## Exercise input

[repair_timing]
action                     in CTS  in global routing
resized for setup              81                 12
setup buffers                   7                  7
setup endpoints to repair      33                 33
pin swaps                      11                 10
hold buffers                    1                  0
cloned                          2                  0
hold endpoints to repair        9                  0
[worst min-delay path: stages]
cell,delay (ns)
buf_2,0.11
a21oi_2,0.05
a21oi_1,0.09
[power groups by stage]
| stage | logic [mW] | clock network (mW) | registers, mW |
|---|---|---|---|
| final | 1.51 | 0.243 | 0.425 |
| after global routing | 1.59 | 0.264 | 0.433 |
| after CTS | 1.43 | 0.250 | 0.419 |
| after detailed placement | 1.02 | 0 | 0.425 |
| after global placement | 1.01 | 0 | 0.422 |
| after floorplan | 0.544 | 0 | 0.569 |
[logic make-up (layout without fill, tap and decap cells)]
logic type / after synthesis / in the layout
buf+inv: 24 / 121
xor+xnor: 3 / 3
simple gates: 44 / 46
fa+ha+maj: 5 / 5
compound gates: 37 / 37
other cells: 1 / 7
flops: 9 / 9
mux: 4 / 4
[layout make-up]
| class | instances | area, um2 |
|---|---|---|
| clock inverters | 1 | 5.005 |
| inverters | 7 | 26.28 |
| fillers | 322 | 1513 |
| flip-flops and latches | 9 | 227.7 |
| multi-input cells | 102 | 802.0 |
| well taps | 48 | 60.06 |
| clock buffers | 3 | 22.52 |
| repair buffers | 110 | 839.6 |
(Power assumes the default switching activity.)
[config.mk]
export PLATFORM = sky130hd
export DESIGN_NAME = pkt_rx_engine
export DESIGN_NICKNAME = d
export VERILOG_FILES = /design/src/rtl/pkt_rx_engine.sv
export SDC_FILE = /design/constraint.sdc
export NUM_CORES = 1
export LEC_CHECK = 0
export ABC_AREA = 1
export BUFFER_PORTS_ARGS = -buffer_cell sky130_fd_sc_hd__buf_2
export CAP_MARGIN = 30
export CORE_ASPECT_RATIO = 1.75
export CORE_MARGIN = 2
export CORE_UTILIZATION = 30
export DETAILED_ROUTE_END_ITERATION = 6
export GPL_TIMING_DRIVEN = 0
export PLACE_DENSITY = 0.48
export SETUP_SLACK_MARGIN = 0.4
export SLEW_MARGIN = 20
export SYNTH_ARGS = -nofsm -noshare
export SYNTH_HDL_FRONTEND = slang
export SYNTH_SLANG_ARGS = --single-unit
[constraint.sdc]
create_clock -name clk -period 2.4 [get_ports clk]
set_input_delay 0.48 -clock clk [delete_from_list [all_inputs] [get_ports clk]]
set_output_delay 0.48 -clock clk [all_outputs]
set_load 0.03 [all_outputs]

## Exercise instructions
Retype the records in full, keeping every word as it is.

## Solution below
[repair_timing]
action                     in CTS  in global routing
resized for setup              81                 12
setup buffers                   7                  7
setup endpoints to repair      33                 33
pin swaps                      11                 10
hold buffers                    1                  0
cloned                          2                  0
hold endpoints to repair        9                  0
[worst min-delay path: stages]
cell,delay (ns)
buf_2,0.11
a21oi_2,0.05
a21oi_1,0.09
[power groups by stage]
| stage | logic [mW] | clock network (mW) | registers, mW |
|---|---|---|---|
| final | 1.51 | 0.243 | 0.425 |
| after global routing | 1.59 | 0.264 | 0.433 |
| after CTS | 1.43 | 0.250 | 0.419 |
| after detailed placement | 1.02 | 0 | 0.425 |
| after global placement | 1.01 | 0 | 0.422 |
| after floorplan | 0.544 | 0 | 0.569 |
[logic make-up (layout without fill, tap and decap cells)]
logic type / after synthesis / in the layout
buf+inv: 24 / 121
xor+xnor: 3 / 3
simple gates: 44 / 46
fa+ha+maj: 5 / 5
compound gates: 37 / 37
other cells: 1 / 7
flops: 9 / 9
mux: 4 / 4
[layout make-up]
| class | instances | area, um2 |
|---|---|---|
| clock inverters | 1 | 5.005 |
| inverters | 7 | 26.28 |
| fillers | 322 | 1513 |
| flip-flops and latches | 9 | 227.7 |
| multi-input cells | 102 | 802.0 |
| well taps | 48 | 60.06 |
| clock buffers | 3 | 22.52 |
| repair buffers | 110 | 839.6 |
(Power assumes the default switching activity.)
[config.mk]
export PLATFORM = sky130hd
export DESIGN_NAME = pkt_rx_engine
export DESIGN_NICKNAME = d
export VERILOG_FILES = /design/src/rtl/pkt_rx_engine.sv
export SDC_FILE = /design/constraint.sdc
export NUM_CORES = 1
export LEC_CHECK = 0
export ABC_AREA = 1
export BUFFER_PORTS_ARGS = -buffer_cell sky130_fd_sc_hd__buf_2
export CAP_MARGIN = 30
export CORE_ASPECT_RATIO = 1.75
export CORE_MARGIN = 2
export CORE_UTILIZATION = 30
export DETAILED_ROUTE_END_ITERATION = 6
export GPL_TIMING_DRIVEN = 0
export PLACE_DENSITY = 0.48
export SETUP_SLACK_MARGIN = 0.4
export SLEW_MARGIN = 20
export SYNTH_ARGS = -nofsm -noshare
export SYNTH_HDL_FRONTEND = slang
export SYNTH_SLANG_ARGS = --single-unit
[constraint.sdc]
create_clock -name clk -period 2.4 [get_ports clk]
set_input_delay 0.48 -clock clk [delete_from_list [all_inputs] [get_ports clk]]
set_output_delay 0.48 -clock clk [all_outputs]
set_load 0.03 [all_outputs]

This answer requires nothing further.